Breaking: Comvest Partners in process of selling SunteckTTS

This morning, July 24, Debtwire reported that SunteckTTS management is on a roadshow pitching the top 10 freight brokerage to potential buyers. Investment bank Piper Jaffray is working with private equity owners Comvest Partners on the deal, according to the report.

Comvest Partners, a middle-market private equity firm with $3.3 billion in assets under management, bought Sunteck Transport in a $52 million public-to-private leveraged buyout (LBO) in April 2013, and is now nearing the end of a normal private equity holding period, which typically last between four and six years. In January 2017, Comvest merged Sunteck Transport with TTS, creating a new entity, SunteckTTS, generating in excess of $1 billion in annual gross revenues.

SunteckTTS is reportedly seeking a 10x EBITDA multiple and recorded between $30 million and $35 million in EBITDA over the last 12 months. Lenders involved in the deal are offering about 5x leverage, Debtwire reported, considered near the upper limit of how much debt is prudent to put on a company. Highly leveraged buyouts have become more popular in recent years, according to Bain & Co.’s annual private equity report, with deals involving 6x leverage or more accounting for greater than 60 percent of all U.S. LBOs last year.

SunteckTTS has been active in the mergers and acquisitions space, filling out geographical white space and adding services. In October 2018, the company acquired HA Logistics, a San Ramon, California-based brokerage with locations along the West Coast. 


One aspect of SunteckTTS’ business that may make it attractive to a buyer – especially another private equity group – is that it is largely an agent-based model. Agent-based brokerages foster an entrepreneurial spirit across a distributed network of franchises, allowing brokers to build their own businesses and keep most of their margin.
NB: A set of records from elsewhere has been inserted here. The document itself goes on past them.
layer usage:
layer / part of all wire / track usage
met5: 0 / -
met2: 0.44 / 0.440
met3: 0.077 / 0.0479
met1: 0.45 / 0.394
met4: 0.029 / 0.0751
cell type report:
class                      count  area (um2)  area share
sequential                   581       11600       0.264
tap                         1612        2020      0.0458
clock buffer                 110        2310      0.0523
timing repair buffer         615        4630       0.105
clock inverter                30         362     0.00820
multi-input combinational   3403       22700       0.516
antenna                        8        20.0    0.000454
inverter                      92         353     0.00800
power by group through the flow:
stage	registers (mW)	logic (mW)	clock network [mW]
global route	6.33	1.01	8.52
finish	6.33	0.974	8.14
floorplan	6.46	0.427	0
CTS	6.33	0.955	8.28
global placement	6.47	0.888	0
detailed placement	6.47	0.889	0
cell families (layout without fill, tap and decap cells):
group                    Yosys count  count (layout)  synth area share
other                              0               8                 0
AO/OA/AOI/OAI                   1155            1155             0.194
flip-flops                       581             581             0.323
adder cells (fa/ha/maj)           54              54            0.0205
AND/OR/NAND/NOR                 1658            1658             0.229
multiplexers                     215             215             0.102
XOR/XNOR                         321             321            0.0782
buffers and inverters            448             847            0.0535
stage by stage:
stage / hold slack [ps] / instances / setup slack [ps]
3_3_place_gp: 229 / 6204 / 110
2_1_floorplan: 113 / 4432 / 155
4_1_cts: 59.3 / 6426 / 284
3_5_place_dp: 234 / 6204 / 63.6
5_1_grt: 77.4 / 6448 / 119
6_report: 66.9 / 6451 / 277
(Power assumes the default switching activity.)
### src/core/dctd_cfg.svh
// constants for the duty cycle temperature decoder
`ifndef DCTD_CFG_SVH
`define DCTD_CFG_SVH

// register byte addresses on the axi4-lite slave
`define DCTD_ADDR_CTRL 8'h00
`define DCTD_ADDR_STATUS 8'h04
`define DCTD_ADDR_IRQ_CLR 8'h08
`define DCTD_ADDR_IRQ_EN 8'h0C
`define DCTD_ADDR_HIGH 8'h10
`define DCTD_ADDR_LOW 8'h14
`define DCTD_ADDR_BYTES 8'h18
`define DCTD_ADDR_TEMP 8'h1C
`define DCTD_ADDR_CAL 8'h20

// control register fields
`define DCTD_CTRL_START 0
`define DCTD_CTRL_CONT 1
`define DCTD_CTRL_CLEAR 2

// status and interrupt bits
`define DCTD_ST_DONE 0
`define DCTD_ST_ERR 1
`define DCTD_ST_BUSY 2
`define DCTD_NUM_IRQ 2

// counting timebase
`define DCTD_CLK_HZ 50000000
`define DCTD_CNT_DIV 12
`define DCTD_DIV_MAX 4'h0B
`define DCTD_CNT_W 16
`define DCTD_MODE_16BIT 8'h11
`define DCTD_CNT_FULL 16'hFFFF

// longest legal phase: 32 ms
`define DCTD_PHASE_MAX_MS 32
`define DCTD_PHASE_MAX_CNT \
	((`DCTD_CLK_HZ / `DCTD_CNT_DIV / 1000) * `DCTD_PHASE_MAX_MS)

// conversion constants: temp = offset - slope * high / low
`define DCTD_OFFSET_DEF 16'h00EB
`define DCTD_SLOPE_DEF 16'h0190
`define DCTD_QUO_W 32
`endif

### src/core/dctd_pkg.sv
// types for the duty cycle temperature decoder
package dctd_pkg;
	typedef enum logic [2:0] {
		DCTD_IDLE,
		DCTD_WAIT_LOW,
		DCTD_WAIT_RISE,
		DCTD_HIGH,
		DCTD_LOW,
		DCTD_CALC
	} dctd_state_t;
endpackage : dctd_pkg

### src/core/dctd_div.sv
// serial unsigned divider for the ratio computation
`timescale 1ns/1ps
`include "dctd_cfg.svh"
module dctd_div
	import dctd_pkg::*;
(
	// clock and reset
	input wire logic ref_clk,
	input wire logic nrst,
	// request
	input wire logic start,
	input wire logic [`DCTD_QUO_W-1:0] dividend,
	input wire logic [`DCTD_CNT_W-1:0] divisor,
	// answer
	output logic done,
	output logic [`DCTD_QUO_W-1:0] quotient
);
	logic [`DCTD_QUO_W-1:0] quo_reg;
	logic [`DCTD_CNT_W:0] rem_reg;
	logic [5:0] step_reg;
	logic busy_reg;
	logic [`DCTD_CNT_W:0] trial;

	assign trial = {rem_reg[`DCTD_CNT_W-1:0], quo_reg[`DCTD_QUO_W-1]}
		- {1'b0, divisor};

	// one quotient bit per clock, restoring style, 32 cycles total
	always_ff @(posedge ref_clk or negedge nrst)
	begin
		if (!nrst)
		begin
			quo_reg <= 32'h0000_0000;
			rem_reg <= 17'h0_0000;
			step_reg <= 6'h00;
			busy_reg <= 1'b0;
			done <= 1'b0;
		end
		else
		begin
			done <= 1'b0;
			if (start)
			begin
				quo_reg <= dividend;
				rem_reg <= 17'h0_0000;
				step_reg <= 6'h00;
				busy_reg <= 1'b1;
			end
			else if (busy_reg)
			begin
				if (!trial[`DCTD_CNT_W])
				begin
					rem_reg <= trial;
					quo_reg <= {quo_reg[`DCTD_QUO_W-2:0], 1'b1};
				end
				else
				begin
					rem_reg <= {rem_reg[`DCTD_CNT_W-1:0],
						quo_reg[`DCTD_QUO_W-1]};
					quo_reg <= {quo_reg[`DCTD_QUO_W-2:0], 1'b0};
				end
				step_reg <= step_reg + 6'h01;
				if (step_reg == 6'(`DCTD_QUO_W - 1))
				begin
					busy_reg <= 1'b0;
					done <= 1'b1;
				end
			end
		end
	end

	assign quotient = quo_reg;
endmodule : dctd_div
A typical arrangement might allow an agency to keep 70 percent of its gross margin and pay 30 percent to the company, which provides back-office, technological and branding support. 

“Buyers could be looking for a play like GlobalTranz, where management bought back their agents’ books of business and were able to double EBITDA in under a year,” said Kevin Hill, director of research at FreightWaves.

In April, Providence Equity bought GlobalTranz back from The Jordan Company after just eight months. GlobalTranz executives said that they had been able to double the company’s EBITDA during that time, at least in part by buying back agents. When a brokerage buys back its agents, it gets the roughly 70 percent of gross margin the agent had been keeping, and is able to drop most of it to the bottom line.

The risk of that strategy is that the agent may leave after the brokerage buys the book of business, but brokerages usually structure the deal in a two- or three-year earn-out and manage the transition to retain those customers.


FreightWaves has been watching SunteckTTS closely this month because online interest in the company has been spiking, as measured by Predata (SIGNAL.SUNTEKTTSCO). Predata measures online interest by tracking traffic to websites associated with a topic or company. Companies often see surges in online interest just before a major deal – whether an acquisition or restructuring – as financial players conduct research and perform due diligence. FreightWaves believes the spike in online interest in SunTeckTTS is directly related to management shopping the company.

Chart: FreightWaves SONAR

SunteckTTS did not respond to a request for comment.